What is the convention for a CNV caller that produces vcf output in assigning copy number to the sex chromosomes?

If there is only one copy of chrX and one copy of chrY, is the caller supposed to produce two entries with CN=1 for each of them? Or no entries?

For example:

A human male sample (hemizygous), has no extra chromosomal copies: should the CNV vcf file be empty, as there are no copy changes from the normal? Should it contain CN=1 for chrX and CN=1 for chrY?

A human sample with XXY: should the CNV vcf file report CN=2 for chrX? How is this annotation distinguished from a non-aberrant chrX CN=2?
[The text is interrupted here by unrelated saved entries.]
Context: an optimization exercise on an open-source flow, tuned for small area. The choices shown serve that exercise and are no tape-out recipe. Where RTL was checked, it was by simulation tests only, not by an equivalence proof against the original.

Design pdm_top, start of the top module:
module pdm_top (
	input  logic          clk_i,
	input  logic          rstn_i,
	output logic          pdm_clk_o,
    input  logic  [1:0]   cfg_pdm_ch_mode_i,
    input  logic  [9:0]   cfg_pdm_decimation_i,
    input  logic  [2:0]   cfg_pdm_shift_i,
    input  logic          cfg_pdm_en_i,
	input  logic          pdm_ch0_i,
	input  logic          pdm_ch1_i,
	output logic   [15:0] pcm_data_o,
	output logic          pcm_data_valid_o,
	input  logic          pcm_data_ready_i
);
==> module cic_comb, before the edit <==
module cic_comb #(
  parameter WIDTH  = 51,
  parameter STAGES = 5,
  parameter NF     = 2,
  parameter ARCH   = 1,
  parameter K      = 13
) (
  input  logic             clk_i,
  input  logic             sel3_i,
  input  logic             sel1_i,
  input  logic             en_i,
  input  logic [2:0]       shift_i,
  input  logic [WIDTH-1:0] data_i,
  output logic [15:0]      data_o
);
  localparam NP = STAGES - 1;   
  logic [WIDTH-1:0] r_c0 [NP];
  logic [WIDTH-1:0] r_c1 [NP];
  logic [WIDTH-1:0] r_c2 [NP];
  logic [WIDTH-1:0] r_c3 [NP];
  logic [15:0]      r_q0 [STAGES];
  logic [15:0]      r_q1 [STAGES];
  logic [15:0]      r_q2 [STAGES];
  logic [15:0]      r_q3 [STAGES];
  logic [WIDTH-1:0] r_e;
  logic             r_en;
  logic [WIDTH-1:0] s_p [NP];
  logic [15:0]      s_q [STAGES];
  logic [WIDTH-1:0] s_t [NP+1];
  logic [15:0]      s_win;
  genvar i;
  generate
    for (i = 0; i < NP; i++) begin : g_tap
      assign s_p[i] = ({WIDTH{sel3_i}} & r_c3[i]) | ({WIDTH{sel1_i}} & r_c1[i]);
    end
    for (i = 0; i < STAGES; i++) begin : g_tapq
      assign s_q[i] = ({16{sel3_i}} & r_q3[i]) | ({16{sel1_i}} & r_q1[i]);
    end
  endgenerate
  assign s_t[0] = data_i;
  generate
    for (i = 0; i < NF; i++) begin : g_f
      cic_add #(.W(WIDTH), .ARCH(ARCH), .K(K)) i_sub (
        .a(s_t[i]), .b(~s_p[i]), .ci(1'b1), .s(s_t[i+1]));
      always_ff @(posedge clk_i)
        r_c0[i] <= en_i ? s_t[i] : s_p[i];
    end
    for (i = NF; i < NP; i++) begin : g_fp
      always_ff @(posedge clk_i)
        r_c0[i] <= s_p[i];
    end
    for (i = 0; i < STAGES; i++) begin : g_fq
      always_ff @(posedge clk_i)
        r_q0[i] <= s_q[i];
    end
  endgenerate
  always_ff @(posedge clk_i) begin
    r_e  <= s_t[NF];
    r_en <= en_i;
  end
  generate
    for (i = NF; i < NP; i++) begin : g_g
      if (i == NF) begin : g_g0
        cic_add #(.W(WIDTH), .ARCH(ARCH), .K(K)) i_sub (
          .a(r_e), .b(~r_c0[i]), .ci(1'b1), .s(s_t[i+1]));
        always_ff @(posedge clk_i)
          r_c1[i] <= r_en ? r_e : r_c0[i];
      end else begin : g_gn
        cic_add #(.W(WIDTH), .ARCH(ARCH), .K(K)) i_sub (
          .a(s_t[i]), .b(~r_c0[i]), .ci(1'b1), .s(s_t[i+1]));
        always_ff @(posedge clk_i)
          r_c1[i] <= r_en ? s_t[i] : r_c0[i];
      end
    end
    for (i = 0; i < NF; i++) begin : g_gp
      always_ff @(posedge clk_i)
        r_c1[i] <= r_c0[i];
    end
  endgenerate
  always_comb begin
    case (shift_i)
      3'd0: s_win = s_t[NP][50:35];
      3'd1: s_win = s_t[NP][45:30];
      3'd2: s_win = s_t[NP][40:25];
      3'd3: s_win = s_t[NP][35:20];
      3'd4: s_win = s_t[NP][30:15];
      3'd5: s_win = s_t[NP][25:10];
      3'd6: s_win = s_t[NP][20:5];
      default: s_win = s_t[NP][15:0];
    endcase
  end
  always_ff @(posedge clk_i) begin
    r_q1[0] <= r_en ? s_win : r_q0[0];
    for (int k = 1; k < STAGES; k++)
      r_q1[k] <= r_en ? r_q0[k-1] : r_q0[k];
  end
  generate
    for (i = 0; i < NP; i++) begin : g_rc
      always_ff @(posedge clk_i) begin
        r_c2[i] <= r_c1[i];
        r_c3[i] <= r_c2[i];
      end
    end
    for (i = 0; i < STAGES; i++) begin : g_rq
      always_ff @(posedge clk_i) begin
        r_q2[i] <= r_q1[i];
        r_q3[i] <= r_q2[i];
      end
    end
  endgenerate
  assign data_o = s_q[STAGES-1];
endmodule
Settings: LEC_CHECK=0, CAP_MARGIN=20, CORE_MARGIN=2, CORE_UTILIZATION=65, CTS_BUF_LIST=sky130_fd_sc_hd__clkbuf_8, CTS_CLUSTER_DIAMETER=60, CTS_CLUSTER_SIZE=18, PLACE_DENSITY=0.75, SLEW_MARGIN=20; clock period 10.0 ns.
run.sh (not shown) runs the stock make flow with config.mk's settings and CLKGATE_MAP_FILE= SYNTH_SCRIPT=/design/flow/synth_recipe.tcl, a recipe that flattens the netlist after the stock synthesis.
The baseline went through all stages and came out clean.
Any CNV caller dealing with human data should adhere to the International System for Human Cytogenetic Nomenclature (ISCN). Recent reference: https://www.karger.com/Article/FullText/353118

This system served well for the transition from karyotyping to microarray, and should do the same for next-gen sequencing when vcf's are generated.
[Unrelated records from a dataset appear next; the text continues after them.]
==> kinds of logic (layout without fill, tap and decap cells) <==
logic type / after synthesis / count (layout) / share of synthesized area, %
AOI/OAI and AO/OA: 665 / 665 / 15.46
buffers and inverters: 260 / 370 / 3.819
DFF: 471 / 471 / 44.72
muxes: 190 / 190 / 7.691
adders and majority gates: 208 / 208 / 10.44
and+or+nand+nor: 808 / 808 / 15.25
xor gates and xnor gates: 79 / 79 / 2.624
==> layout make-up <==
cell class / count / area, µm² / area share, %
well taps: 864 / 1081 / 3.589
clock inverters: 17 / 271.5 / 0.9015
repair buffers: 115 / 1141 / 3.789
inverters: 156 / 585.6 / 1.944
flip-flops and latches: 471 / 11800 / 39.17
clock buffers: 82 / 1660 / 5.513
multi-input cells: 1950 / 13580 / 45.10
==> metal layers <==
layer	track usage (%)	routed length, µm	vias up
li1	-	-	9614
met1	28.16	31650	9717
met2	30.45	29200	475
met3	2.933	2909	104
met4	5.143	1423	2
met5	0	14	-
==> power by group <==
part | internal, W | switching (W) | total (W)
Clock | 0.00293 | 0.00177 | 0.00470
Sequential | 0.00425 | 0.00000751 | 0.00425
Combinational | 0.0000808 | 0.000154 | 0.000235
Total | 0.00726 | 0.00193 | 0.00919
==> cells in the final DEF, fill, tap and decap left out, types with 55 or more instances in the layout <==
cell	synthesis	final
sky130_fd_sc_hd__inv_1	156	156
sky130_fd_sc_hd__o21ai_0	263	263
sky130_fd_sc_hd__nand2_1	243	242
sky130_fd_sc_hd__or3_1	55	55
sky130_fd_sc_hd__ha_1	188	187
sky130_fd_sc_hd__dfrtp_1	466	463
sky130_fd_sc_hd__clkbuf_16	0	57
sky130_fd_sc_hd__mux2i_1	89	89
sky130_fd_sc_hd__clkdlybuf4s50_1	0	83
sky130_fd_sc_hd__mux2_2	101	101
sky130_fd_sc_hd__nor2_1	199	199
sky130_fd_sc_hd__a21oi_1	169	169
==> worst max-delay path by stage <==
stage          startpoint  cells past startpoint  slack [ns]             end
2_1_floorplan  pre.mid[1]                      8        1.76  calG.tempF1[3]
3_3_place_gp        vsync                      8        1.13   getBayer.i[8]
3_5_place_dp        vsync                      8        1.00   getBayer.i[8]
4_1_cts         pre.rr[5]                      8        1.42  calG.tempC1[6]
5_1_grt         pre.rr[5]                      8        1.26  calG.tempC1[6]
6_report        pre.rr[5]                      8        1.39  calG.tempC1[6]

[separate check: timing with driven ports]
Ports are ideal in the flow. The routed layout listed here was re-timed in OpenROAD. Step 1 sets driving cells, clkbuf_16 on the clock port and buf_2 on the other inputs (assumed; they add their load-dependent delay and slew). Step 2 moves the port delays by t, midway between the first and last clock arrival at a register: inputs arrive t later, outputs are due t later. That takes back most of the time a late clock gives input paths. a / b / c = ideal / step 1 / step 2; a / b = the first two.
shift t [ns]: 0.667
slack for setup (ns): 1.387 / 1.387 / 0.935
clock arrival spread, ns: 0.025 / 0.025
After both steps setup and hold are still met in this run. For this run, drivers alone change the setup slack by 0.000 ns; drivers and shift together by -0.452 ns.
What follows belongs to an exercise in optimizing a design on an open flow for small area and a short achievable clock period; a production flow would make more cautious choices.
Only simulation tests tie the RTL to the original design; equivalence was not proved.
Power is estimated from default activity; no workload was simulated.

red:
## CPU
module CPU(clk,rst,data_out,instr_out,instr_read,data_read,instr_addr,data_addr,data_write,data_in);
input             clk;
input             rst;
input      [31:0] data_out;
input      [31:0] instr_out;
output            instr_read;
output     [31:0] instr_addr;
output            data_read;
output     [31:0] data_addr;
output     [3:0]  data_write;
output     [31:0] data_in;
assign instr_read = 1'b1;
wire [31:0] ins = instr_out;
wire [6:0]  op  = ins[6:0];
wire [2:0]  f3  = ins[14:12];
wire [4:0]  rd  = ins[11:7];
wire [4:0]  rs1 = ins[19:15];
wire [4:0]  rs2 = ins[24:20];
wire is_lui   = (op == 7'b0110111);
wire is_auipc = (op == 7'b0010111);
wire is_jal   = (op == 7'b1101111);
wire is_jalr  = (op == 7'b1100111);
wire is_br    = (op == 7'b1100011);
wire is_ld    = (op == 7'b0000011);
wire is_st    = (op == 7'b0100011);
wire is_opi   = (op == 7'b0010011);
wire is_op    = (op == 7'b0110011);
wire [31:0] imm_i = {{20{ins[31]}}, ins[31:20]};
wire [31:0] imm_s = {{20{ins[31]}}, ins[31:25], ins[11:7]};
wire [31:0] imm_b = {{20{ins[31]}}, ins[7], ins[30:25], ins[11:8], 1'b0};
wire [31:0] imm_u = {ins[31:12], 12'b0};
wire [31:0] imm_j = {{12{ins[31]}}, ins[19:12], ins[20], ins[30:21], 1'b0};
reg  [31:0] pc;
reg  [31:0] rf [1:31];    
reg  [31:1] valid;        
assign instr_addr = pc;
integer i;
reg [30:0] sel1, sel2;
always @(*) begin
    for (i = 1; i < 32; i = i + 1) begin
        sel1[i-1] = valid[i] & (rs1 == i);
        sel2[i-1] = valid[i] & (rs2 == i);
    end
end
wire [31:0] r1, r2;
genvar gb, ge;
generate for (gb = 0; gb < 32; gb = gb + 1) begin : rdbit
    wire [30:0] col;
    for (ge = 1; ge < 32; ge = ge + 1) begin : ent
        assign col[ge-1] = rf[ge][gb];
    end
    rdmux m1(.sel(sel1), .d(col), .y(r1[gb]));
    rdmux m2(.sel(sel2), .d(col), .y(r2[gb]));
end endgenerate
wire [31:0] addr;
addr_add u_addr(.a(r1), .imm(is_st ? {ins[31:25], ins[11:7]} : ins[31:20]), .y(addr));
assign data_addr = addr;
wire [1:0] idx = addr[1:0];
wire [31:0] pc_rel;                      
add32s u_pcrel(.a(pc), .b(is_jal ? imm_j : (is_br ? imm_b : imm_u)), .y(pc_rel));
wire [31:0] pc4;
inc30 u_pc4(.a(pc[31:2]), .y(pc4[31:2]));
assign pc4[1:0] = pc[1:0];
wire        eq, lt, ltu, lti, ltiu;
brcmp  u_cmp(.a(r1), .b(r2), .eq(eq), .lt(lt), .ltu(ltu));
  ...
Size: ~4300 cells after synthesis, ~1100 flip-flops, ~170 I/O pins, about 0.057 mm² of cells after synthesis.
Settings: LEC_CHECK=0, CAP_MARGIN=20, CORE_MARGIN=2, CORE_UTILIZATION=35, CTS_BUF_LIST=sky130_fd_sc_hd__clkbuf_8, PLACE_DENSITY=0.6, SETUP_SLACK_MARGIN=3, SLEW_MARGIN=20, SYNTH_HIERARCHICAL=1; clock period 12.0 ns.
run.sh (not shown) runs the stock make flow with config.mk's settings and CLKGATE_MAP_FILE= SYNTH_SCRIPT=/design/flow/synth_recipe.tcl, a recipe that flattens the netlist after the stock synthesis.
[inputs] blue vs red
- PLACE_DENSITY: 0.6 -> 0.5
- SETUP_SLACK_MARGIN: 3 -> 4
- CORE_UTILIZATION: 35 -> 30
Notes after the runs:
- blue against red; clock power is up by a little under 10%.
- Diff blue and red: combinational gate power higher in blue
- Total power: blue above red
- In blue, the register-to-register slack came out 0.38 ns above the value in red.
- Relative to red, the first-iteration DRC count of blue is lower by 10%.

* * *

Starting RTL as in the previous note.
export LEC_CHECK = 0
export CAP_MARGIN = 20
export CORE_MARGIN = 2
export CORE_UTILIZATION = 30
export CTS_BUF_LIST = sky130_fd_sc_hd__clkbuf_8
export PLACE_DENSITY = 0.5
export SETUP_SLACK_MARGIN = 3.5
export SLEW_MARGIN = 20
export SYNTH_HIERARCHICAL = 1
create_clock -name core_clock -period 12.0 [get_ports {clk}]
The first run finished with timing, DRC and antenna clean.
This design comes from an exercise in tuning for small area on the open sky130 flow, not from production work. In this exercise RTL edits were held to simulation tests only and were not proved equivalent to the original. The clock port is modelled as an ideal driver, which makes a skipped or thinned clock tree look cheaper than it is; a real chip needs a root buffer or a tree. Power and IR drop assume default switching activity.

Design VM, start of the top module:
module VM(one_yuan, ten_yuan, clk, rst, cancel, buy_g1, buy_g2, on, occupy, get_good, ret_coin, good1, good2, AN, seg_out, status, reset);
Settings: LEC_CHECK=0, ABC_AREA=1, CAP_MARGIN=20, CORE_MARGIN=2, CORE_UTILIZATION=60, SLEW_MARGIN=20; clock period 10.0 ns.
standard.sh (not shown) runs the stock make flow with config.mk's settings and CLKGATE_MAP_FILE= SYNTH_SCRIPT=/design/flow/synth_recipe.tcl, a recipe that flattens the netlist after the stock synthesis.
==> flow/flow/run.sh <==
#!/bin/bash
# Layout flow: the standard synthesis, then the combinational logic between
# the registers is mapped again by ABC for area (registers, their names and cell
# types are untouched), then the standard ORFS layout with the smallest port
# buffers and a clock tree of one level of buffers (flow/cts_pre.tcl).
set -euo pipefail
W=$(pwd)
R=$W/orfs/results/$FLOW_PLATFORM/VM/base
L=$W/orfs/logs/$FLOW_PLATFORM/VM/base
LIB=$FLOW_HOME/platforms/sky130hd/lib/sky130_fd_sc_hd__tt_025C_1v80.lib

# 1. standard synthesis
bash standard.sh synth > $W/log_1_synth.log 2>&1

# 2. remap the combinational logic
cp $R/1_2_yosys.v $W/std_synth.v
python3 $W/flow/mkcells.py $LIB $W/std_synth.v $W/cells.v
DONTUSE=$(grep -o -- '-dont_use [A-Za-z0-9_]*' $L/1_2_yosys.log | sort -u | tr '\n' ' ')
cat > $W/resynth.ys <<EOT
read_verilog $W/cells.v
read_verilog $W/std_synth.v
hierarchy -top $FLOW_TOP
flatten
hierarchy -top $FLOW_TOP
rename -hide w:*.*
techmap
opt -fast
opt_clean -purge
stat -liberty $LIB
abc -liberty $LIB $DONTUSE -script $W/flow/abc.script
splitnets
opt_clean -purge
hilomap -singleton -hicell sky130_fd_sc_hd__conb_1 HI -locell sky130_fd_sc_hd__conb_1 LO
insbuf -buf sky130_fd_sc_hd__buf_4 A X
stat -liberty $LIB
check
write_verilog -noattr -noexpr -nohex -nodec $W/resynth.v
EOT
yosys -l $W/log_2_resynth.log $W/resynth.ys > /dev/null 2>&1
cp $W/resynth.v $R/1_2_yosys.v
rm -f $R/1_synth.odb $R/1_synth.sdc
touch $R/1_2_yosys.v

# 3. layout
export FLOW_CLOCK_BUFFER=sky130_fd_sc_hd__clkbuf_16
export FLOW_CLOCK_GROUPS=2
bash standard.sh \
  "BUFFER_PORTS_ARGS=-buffer_cell sky130_fd_sc_hd__buf_1" \
  "PRE_CTS_TCL=$W/flow/cts_pre.tcl" \
  finish > $W/log_3_layout.log 2>&1
Other scripts of this flow, unchanged in this note and not shown: flow/flow/abc.script, flow/flow/cts_pre.tcl, flow/flow/mkcells.py
Rerun with:
--- a/flow/design.v
+++ b/flow/design.v
@@ -87,31 +87,31 @@
     S5: if (!buy_g1 || !buy_g2) begin nst = S_wait; nv = 1'b0; end
     S6: nst = S_wait;
     S_wait: if (done) nst = v ? S0 : S1;
              else nv = v;
     default: ;
   endcase
 end
-always @(posedge clk)
-  cnt <= (in_w && !done) ? cnt_step : {4'b0111, buy1, 3'b111, in_s0 & (op_start | (amt != 0))};
 always @(posedge clk) begin
   if (reset) begin
     st <= S_off;
     v <= 1'b0;
     s1 <= 3'd5;
     s2 <= 3'd5;
     jam <= 1'b0;
+    cnt <= 9'd238;
     good1 <= 1'b0;
     good2 <= 1'b0;
   end else begin
     st <= nst;
     v <= nv;
     s1 <= s1 - buy1;
     s2 <= s2 - buy2;
     if ((buy1 || buy2) && cancel) jam <= 1'b1;
+    cnt <= (in_w && !done) ? cnt_step : {4'b0111, buy1, 3'b111, in_s0 & (op_start | (amt != 0))};
     if (in_s2 || in_s4) good1 <= 1'b1;
     else if (in_w && !v && !done) good1 <= ok1;
     else if (!in_s5 && !in_w) good1 <= 1'b0;
     else if (in_w && v) good1 <= 1'b0;
     if (in_s3 || in_s4) good2 <= 1'b1;
     else if (in_w && !v && !done) good2 <= ok2;
     else if (!in_s5 && !in_w) good2 <= 1'b0;
@@ -131,28 +131,30 @@
     if (!rst || cancel) amt <= 8'd0;
     else if (add_en) amt <= amt + add_k;
   end
 end
 reg [6:0] div;            
 wire div_jump = (div[5:0] == 6'b011100);
 reg [2:0] sp;
-reg [3:0] r;
-wire [4:0] data_q = {r[0] & ~(r[1] ^ r[2]), r[2] & r[1], r[2:0]};
-wire [4:0] cq = {r[3], r[2] & r[1], r[2:0]};
+reg [2:0] dq;
+wire [4:0] data_q = {dq[2], dq[2] & dq[1], dq[1], ~(dq[2] ^ dq[1]), dq[0]};
+reg [4:0] cq;
 reg [4:0] d;
 reg [4:0] code;
 always @(posedge clk) begin
   if (reset) begin
     div <= 7'd115;
     sp <= 3'd7;
-    r <= 4'b1111;
+    dq <= 3'b111;
+    cq <= 5'b11111;
   end else begin
     div <= {div[5:0], ~(div[6] ^ div[0]) ^ div_jump};
     if (div_jump) sp <= sp + 3'd1;
-    r <= {code[4], (sp <= 3'd1) ? code[2:0] : d[2:0]};
+    dq <= {d[4], d[2], d[0]};
+    cq <= code;
   end
 end
 wire hi = (|amt[7:5]) | (amt[4] & (amt[3] | amt[2]));
 wire [4:0] dig = hi ? amt[5:1] - 5'd10 : amt[5:1];
 always @* begin
   if (!rst) AN = 8'h00;
   else if (occupy)
@@ -187,16 +189,16 @@
 end
 wire valid = ~d[3] | ~(d[2] | d[1]) | (&d);
 always @* begin
   if (occupy) code = valid ? d : cq;
   else if (d[4:3] != 2'b00) code = 5'b11111;
   else case (d[2:0])
     3'd0: code = 5'b10000;
-    3'd1: code = 5'b11110;
-    3'd2: code = 5'b11110;
+    3'd1: code = 5'b11010;
+    3'd2: code = 5'b11010;
     3'd3: code = 5'b11011;
     3'd4: code = 5'b11100;
     default: code = 5'b11111;
   endcase
 end
 always @* begin
   seg_out[7] = code[4];
@@ -207,16 +209,14 @@
     4'd3: seg_out[6:0] = 7'b0110000;
     4'd4: seg_out[6:0] = 7'b0011001;
     4'd5: seg_out[6:0] = 7'b0010010;
     4'd6: seg_out[6:0] = 7'b0000010;
     4'd7: seg_out[6:0] = 7'b1111000;
     4'd8: seg_out[6:0] = 7'b0000000;
     4'd9: seg_out[6:0] = 7'b0010000;
-    4'd10: seg_out[6:0] = 7'b0000110;    
+    4'd10: seg_out[6:0] = 7'b1000111;
     4'd11: seg_out[6:0] = 7'b0000110;
     4'd12: seg_out[6:0] = 7'b0001001;
-    4'd13: seg_out[6:0] = 7'b0010011;
-    4'd14: seg_out[6:0] = 7'b1000111;
     default: seg_out[6:0] = 7'b1111111;
   endcase
 end
 endmodule
=> The new run passed the timing, DRC and antenna checks; via count came out higher by 0.95%; critical path depth is lower by 5; global-route usage went down by 1.2 points; flip-flop and latch count rose by 4; wire length is higher by 1.8%; synthesized area increases by 4.4%; die area grows by 4.1%; clock power increases by 2.8%; design area rose by 4.1%; cell count came out higher by 4.2%; register-to-register slack loses 30 ps; worst setup slack is better by 330 ps; core utilization went down by 1.8 points.
No run of this note takes its clock network from TritonCTS; it comes from the design's own scripts or RTL.

afterwards: timing with drivers on the ports:
How much do the figures lean on ideal ports? The routed layouts below were timed once more, with nothing changed but the port constraints. Step 1 (the two cells are an assumption about what drives the block):
set clk [get_ports {clk}]
set_driving_cell -lib_cell sky130_fd_sc_hd__clkbuf_16 $clk
set_driving_cell -lib_cell sky130_fd_sc_hd__buf_2 [delete_from_list [all_inputs] $clk]
Step 2, shift: input delay + t, output delay - t, t = (earliest + latest rising clock arrival at the registers) / 2. This alone moves slack from input paths to output paths. Three values: no drivers, after step 1, after step 2; two values: the first two.
run | t (ns) | slack for setup (ns) | worst setup path at the end | clock arrival spread, ns | cell pins on the clock port's net
the first run | 0.198 | 2.727 / 2.701 / 2.701 | input to output | 0.008 / 0.008 | 2
the second run | 0.204 | 3.057 / 3.033 / 3.033 | input to output | 0.015 / 0.015 | 2
After both steps setup and hold are still met in every run listed. The setup slack of the first run, which loses most, moves by -0.026 ns with the drivers and by -0.026 ns with both steps.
In regards your 2 examples/questions:

1. Does the caller know a priori the sex of the sample, and therefore the expected ratio of X/Y copy number? Or are you using the caller to determine sex of the sample? If it's the former, then in theory the vcf for the X/Y chromosomes could be empty (although unlikely with real data since it is quite normal to harbor benign CNVs on X/Y...). If it's the latter, then the X/Y files would show CN=1 for the loci evaluated -- and would be a tip-off that the sample is XY.

2. A human sample with XXY would be (X) * 2,(Y) * 1. This output would be different than XX = (X)*2 because copy number for chrY=0 in that case.